Exercise aim —
Filter task. Return each line of the material that holds the string "block".

Task input —
==> config.mk <==
export PLATFORM = sky130hd
export DESIGN_NAME = ssk_hash
export DESIGN_NICKNAME = d
export VERILOG_FILES = /design/src/hdl/ssk_pkg.sv /design/src/hdl/ssk_hash.sv
export SDC_FILE = /design/constraint.sdc
export NUM_CORES = 1
export LEC_CHECK = 0
export BUFFER_PORTS_ARGS = -buffer_cell sky130_fd_sc_hd__buf_2
export CORE_ASPECT_RATIO = 1.75
export CORE_UTILIZATION = 33
export CTS_CLUSTER_DIAMETER = 80
export DETAILED_ROUTE_END_ITERATION = 8
export MAX_ROUTING_LAYER = met4
export SYNTH_ARGS = -nofsm -noshare
export SYNTH_HDL_FRONTEND = slang
export SYNTH_SLANG_ARGS = --single-unit
==> constraint.sdc <==
create_clock -name clk_i -period 16.7 [get_ports clk_i]
set_clock_uncertainty 0.2 [all_clocks]
set_input_delay 3.34 -clock clk_i [delete_from_list [all_inputs] [get_ports clk_i]]
set_output_delay 3.34 -clock clk_i [all_outputs]
set_load 0.1 [all_outputs]
==> src/hdl/ssk_pkg.sv <==
// Shared constants, request/response structs and helper functions of the spreader sketch.
package ssk_pkg;

  localparam int unsigned RegCount   = 65536;
  localparam int unsigned RegAw      = 16;
  localparam int unsigned TabEntries = 256;
  localparam int unsigned TabAw      = 8;
  localparam int unsigned QW         = 41;
  localparam int unsigned DivNw      = 57;
  localparam int unsigned DivDw      = 41;

  localparam logic [31:0] SeedInit = 32'd51318471;
  localparam logic [31:0] SeedStep = 32'd15417891;
  localparam logic [4:0]  RankCap  = 5'h1F;
  localparam logic [QW-1:0] QOne   = QW'(1) << 40;

  localparam logic CmdInsert = 1'b0;
  localparam logic CmdRead   = 1'b1;

  localparam logic CfgRegsInUse = 1'b0;
  localparam logic CfgSeed      = 1'b1;

  localparam logic [31:0] MurC1   = 32'hcc9e2d51;
  localparam logic [31:0] MurC2   = 32'h1b873593;
  localparam logic [31:0] MurAdd  = 32'he6546b64;
  localparam logic [31:0] MurF1   = 32'h85ebca6b;
  localparam logic [31:0] MurF2   = 32'hc2b2ae35;
  localparam logic [31:0] MurLen  = 32'd8;
  localparam logic [31:0] MurFive = 32'd5;

  typedef struct packed {
    logic        start;
    logic [31:0] seed;
    logic [31:0] key_a;
    logic [31:0] key_b;
  } hash_req_t;

  typedef struct packed {
    logic        done;
    logic [31:0] value;
  } hash_rsp_t;

  typedef struct packed {
    logic             start;
    logic [DivNw-1:0] num;
    logic [DivDw-1:0] den;
  } div_req_t;

  typedef struct packed {
    logic             done;
    logic [DivNw-1:0] quot;
    logic [DivDw-1:0] rem;
  } div_rsp_t;

  function automatic logic [31:0] rotl32(input logic [31:0] x, input int unsigned r);
    return (x << r) | (x >> (32 - r));
  endfunction

  // leading zeros plus one, capped; an all-zero hash gives the cap
  function automatic logic [4:0] rank_of(input logic [31:0] h);
    logic [4:0] r;
    logic       hit;
    r   = RankCap;
    hit = 1'b0;
    for (int i = 0; i < 31; i++) begin
      if (!hit && h[31-i]) begin
        r   = 5'(i + 1);
        hit = 1'b1;
      end
    end
    return r;
  endfunction

  function automatic logic [31:0] sat_add32(input logic [31:0] a, input logic [31:0] b);
    logic [32:0] s;
    s = {1'b0, a} + {1'b0, b};
    return s[32] ? 32'hFFFF_FFFF : s[31:0];
  endfunction

endpackage

==> src/hdl/ssk_hash.sv <==
// Eight-step MurmurHash3 unit for an 8-byte key around one shared 32-bit multiplier.
module ssk_hash (
  input  logic               clk_i,
  input  logic               rst_ni,
  input  ssk_pkg::hash_req_t req_i,
  output ssk_pkg::hash_rsp_t rsp_o
);

  logic        busy_q;
  logic        done_q;
  logic [2:0]  step_q;
  logic [31:0] acc_q;
  logic [31:0] h_q;
  logic [31:0] keyb_q;
  logic [31:0] mul_a;
  logic [31:0] mul_b;
  logic [31:0] add_c;
  logic [31:0] res;
  logic [31:0] t1;
  logic        to_acc;

  always_comb begin
    mul_a  = acc_q;
    mul_b  = ssk_pkg::MurC1;
    add_c  = '0;
    to_acc = 1'b1;
    t1     = h_q ^ ssk_pkg::MurLen;
    case (step_q)
      3'd0: begin
        mul_a = acc_q;
      end
      3'd1: begin
        mul_a = ssk_pkg::rotl32(acc_q, 15);
        mul_b = ssk_pkg::MurC2;
      end
      3'd2: begin
        mul_a  = ssk_pkg::rotl32(h_q ^ acc_q, 13);
        mul_b  = ssk_pkg::MurFive;
        add_c  = ssk_pkg::MurAdd;
        to_acc = 1'b0;
      end
      3'd3: begin
        mul_a = keyb_q;
      end
      3'd4: begin
        mul_a = ssk_pkg::rotl32(acc_q, 15);
        mul_b = ssk_pkg::MurC2;
      end
      3'd5: begin
        mul_a  = ssk_pkg::rotl32(h_q ^ acc_q, 13);
        mul_b  = ssk_pkg::MurFive;
        add_c  = ssk_pkg::MurAdd;
        to_acc = 1'b0;
      end
      3'd6: begin
        mul_a  = t1 ^ (t1 >> 16);
        mul_b  = ssk_pkg::MurF1;
        to_acc = 1'b0;
      end
      default: begin
        mul_a  = h_q ^ (h_q >> 13);
        mul_b  = ssk_pkg::MurF2;
        to_acc = 1'b0;
      end
    endcase
    res = mul_a * mul_b + add_c;
  end

  always_ff @(posedge clk_i or negedge rst_ni) begin
    if (!rst_ni) begin
      busy_q <= 1'b0;
      done_q <= 1'b0;
      step_q <= '0;
    end else begin
      done_q <= 1'b0;
      if (req_i.start) begin
        busy_q <= 1'b1;
        step_q <= '0;
      end else if (busy_q) begin
        step_q <= step_q + 3'd1;
        if (step_q == 3'd7) begin
          busy_q <= 1'b0;
          done_q <= 1'b1;
        end
      end
    end
  end

  always_ff @(posedge clk_i) begin
    if (req_i.start) begin
      acc_q  <= req_i.key_a;
      keyb_q <= req_i.key_b;
      h_q    <= req_i.seed;
    end else if (busy_q) begin
      if (to_acc) begin
        acc_q <= res;
      end else begin
        h_q <= res;
      end
    end
  end

  assign rsp_o.done  = done_q;
  assign rsp_o.value = h_q ^ (h_q >> 16);

endmodule

Word level (Yosys, flattened, before mapping)
Index checks and enable logic that the tools add are counted.
{"block": "word_totals", "reg_bits": 101, "elab_cells": 51}
{"block": "classes", "addsub": 2, "n_mul": 1, "n_eq_ne": 8, "mux": 18, "bitwise": 7, "n_reduce_logical": 9}
{"operator": "$mux 32", "n": 7}
{"operator": "$pmux 32 s5", "n": 1}
{"operator": "$pmux 32 s4", "n": 1}
{"operator": "$xor 32x16->32", "n": 2}
{"operator": "$add 32x32->32", "n": 1}
{"operator": "$mul 32x32->32", "n": 1}
{"operator": "$or 32x13->32", "n": 1}
{"operator": "$or 32x15->32", "n": 1}
{"operator": "$xor 32x19->32", "n": 1}
{"operator": "$xor 32x32->32", "n": 1}
{"operator": "$eq 3x3->1 const B", "n": 4}
{"operator": "$mux 1", "n": 7}
{"operator": "$eq 3x2->1 const B", "n": 2}
{"operator": "$mux 3", "n": 2}
{"operator": "$reduce_or 2->1", "n": 3}
{"operator": "$reduce_and 2->1", "n": 2}
{"operator": "$reduce_bool 2->1", "n": 2}
{"operator": "$reduce_or 4->1", "n": 1}
{"operator": "$add 3x1->3 const B", "n": 1}
{"operator": "$eq 3x1->1 const B", "n": 1}
{"operator": "$logic_not 3->1", "n": 1}
{"operator": "$ne 2x2->1 const B", "n": 1}
{"operator": "$not 1->1", "n": 1}

Logic depth before layout (Yosys ltp)
Gate-level depths: netlist of the first run.
{"block": "logic_depth", "ltp_word": 8, "depth_mapped": 42, "depth_no_buf": 38}

Least setup slack after synthesis of the first run
OpenSTA, ideal clock, no wires.
{"block": "synth_timing", "path_kind": "register to register", "from": "register h_q[26]", "to": "register acc_q[31] (data pin)", "setup_ps": 269, "t_arrival_ps": 9016, "required_ps": 16231, "setup_slack_ps": 7216, "stages_incl_launch_ff": 29, "n_path_buf": 1, "synth_period_minus_slack_ps": 9484, "path_cell_list": "edfxtp_1 > xor2_1 > a22oi_1 > a31oi_1 > clkbuf_1 > and2_1 > fa_1 > fa_1 > fa_1 > inv_1 > fa_1 > inv_1 > fa_1 > inv_1 > fa_1 > inv_1 > fa_1 > fa_1 > ha_1 > a21o_1 > a21o_1 > a21oi_1 > o21ai_0 > a31o_2 > a221o_1 > o21ai_0 > o21ai_0 > xnor2_1 > mux2i_1"}
{"block": "synth_via", "elab_chain_len": 8, "word_cells_on_any_way": 10}
{"element": "start: declaration", "line_no": "ssk_hash.sv:13", "rtl": "logic [31:0] h_q;"}
{"element": "start signal: assignment", "line_no": "ssk_hash.sv:93", "rtl": "h_q <= req_i.seed;"}
{"element": "start signal: assignment", "line_no": "ssk_hash.sv:98", "rtl": "h_q <= res;"}
{"element": "$xor 32x32->32", "line_no": "ssk_hash.sv:37, ssk_hash.sv:50"}
{"element": "$or 32x13->32", "line_no": "ssk_pkg.sv:56", "rtl": "return (x << r) | (x >> (32 - r));"}
{"element": "$pmux 32 s5 *", "line_no": "ssk_hash.sv:28", "rtl": "case (step_q)"}
{"element": "$mul 32x32->32 *", "line_no": "ssk_hash.sv:66", "rtl": "res = mul_a * mul_b + add_c;"}
{"element": "$add 32x32->32 *", "line_no": "ssk_hash.sv:66"}
{"element": "$mux 32 *", "line_no": "ssk_hash.sv:95", "rtl": "if (to_acc) begin"}
{"element": "$mux 32 *", "line_no": "ssk_hash.sv:94", "rtl": "end else if (busy_q) begin"}
{"element": "$mux 32 *", "line_no": "ssk_hash.sv:90", "rtl": "if (req_i.start) begin"}
{"element": "end signal: assignment", "line_no": "ssk_hash.sv:91", "rtl": "acc_q <= req_i.key_a;"}
{"element": "end signal: assignment", "line_no": "ssk_hash.sv:96", "rtl": "acc_q <= res;"}
{"element": "end: declaration", "line_no": "ssk_hash.sv:12", "rtl": "logic [31:0] acc_q;"}
Every way passes the cells marked *; elsewhere a longest branch is shown, timed or not. The select of a mux whose other input is x is not followed.
A chain may end at the register's enable or synchronous reset.

Worst setup path in the final report of the first run
{"block": "layout_timing", "from": "register step_q[2]", "to": "register h_q[30] (data pin)"}
{"block": "layout_via", "elab_chain_len": 8, "word_cells_on_any_way": 18}
{"element": "start: declaration", "line_no": "ssk_hash.sv:11", "rtl": "logic [2:0] step_q;"}
{"element": "start signal: assignment", "line_no": "ssk_hash.sv:80", "rtl": "step_q <= step_q + 3'd1;"}
{"element": "$eq 3x3->1, or another cell as far along", "line_no": "ssk_hash.sv:28"}
{"element": "$reduce_or 2->1 (no source line)"}
{"element": "$pmux 32 s5 or $pmux 32 s4 (tied branches)", "line_no": "ssk_hash.sv:28"}
{"element": "$mul 32x32->32", "line_no": "ssk_hash.sv:66"}
{"element": "$add 32x32->32 *", "line_no": "ssk_hash.sv:66"}
{"element": "$mux 32 *", "line_no": "ssk_hash.sv:95"}
{"element": "$mux 32 *", "line_no": "ssk_hash.sv:94"}
{"element": "$mux 32 *", "line_no": "ssk_hash.sv:90"}
Marks and branches as above.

Answer to this problem —
{"block": "word_totals", "reg_bits": 101, "elab_cells": 51}
{"block": "classes", "addsub": 2, "n_mul": 1, "n_eq_ne": 8, "mux": 18, "bitwise": 7, "n_reduce_logical": 9}
{"block": "logic_depth", "ltp_word": 8, "depth_mapped": 42, "depth_no_buf": 38}
{"block": "synth_timing", "path_kind": "register to register", "from": "register h_q[26]", "to": "register acc_q[31] (data pin)", "setup_ps": 269, "t_arrival_ps": 9016, "required_ps": 16231, "setup_slack_ps": 7216, "stages_incl_launch_ff": 29, "n_path_buf": 1, "synth_period_minus_slack_ps": 9484, "path_cell_list": "edfxtp_1 > xor2_1 > a22oi_1 > a31oi_1 > clkbuf_1 > and2_1 > fa_1 > fa_1 > fa_1 > inv_1 > fa_1 > inv_1 > fa_1 > inv_1 > fa_1 > inv_1 > fa_1 > fa_1 > ha_1 > a21o_1 > a21o_1 > a21oi_1 > o21ai_0 > a31o_2 > a221o_1 > o21ai_0 > o21ai_0 > xnor2_1 > mux2i_1"}
{"block": "synth_via", "elab_chain_len": 8, "word_cells_on_any_way": 10}
{"block": "layout_timing", "from": "register step_q[2]", "to": "register h_q[30] (data pin)"}
{"block": "layout_via", "elab_chain_len": 8, "word_cells_on_any_way": 18}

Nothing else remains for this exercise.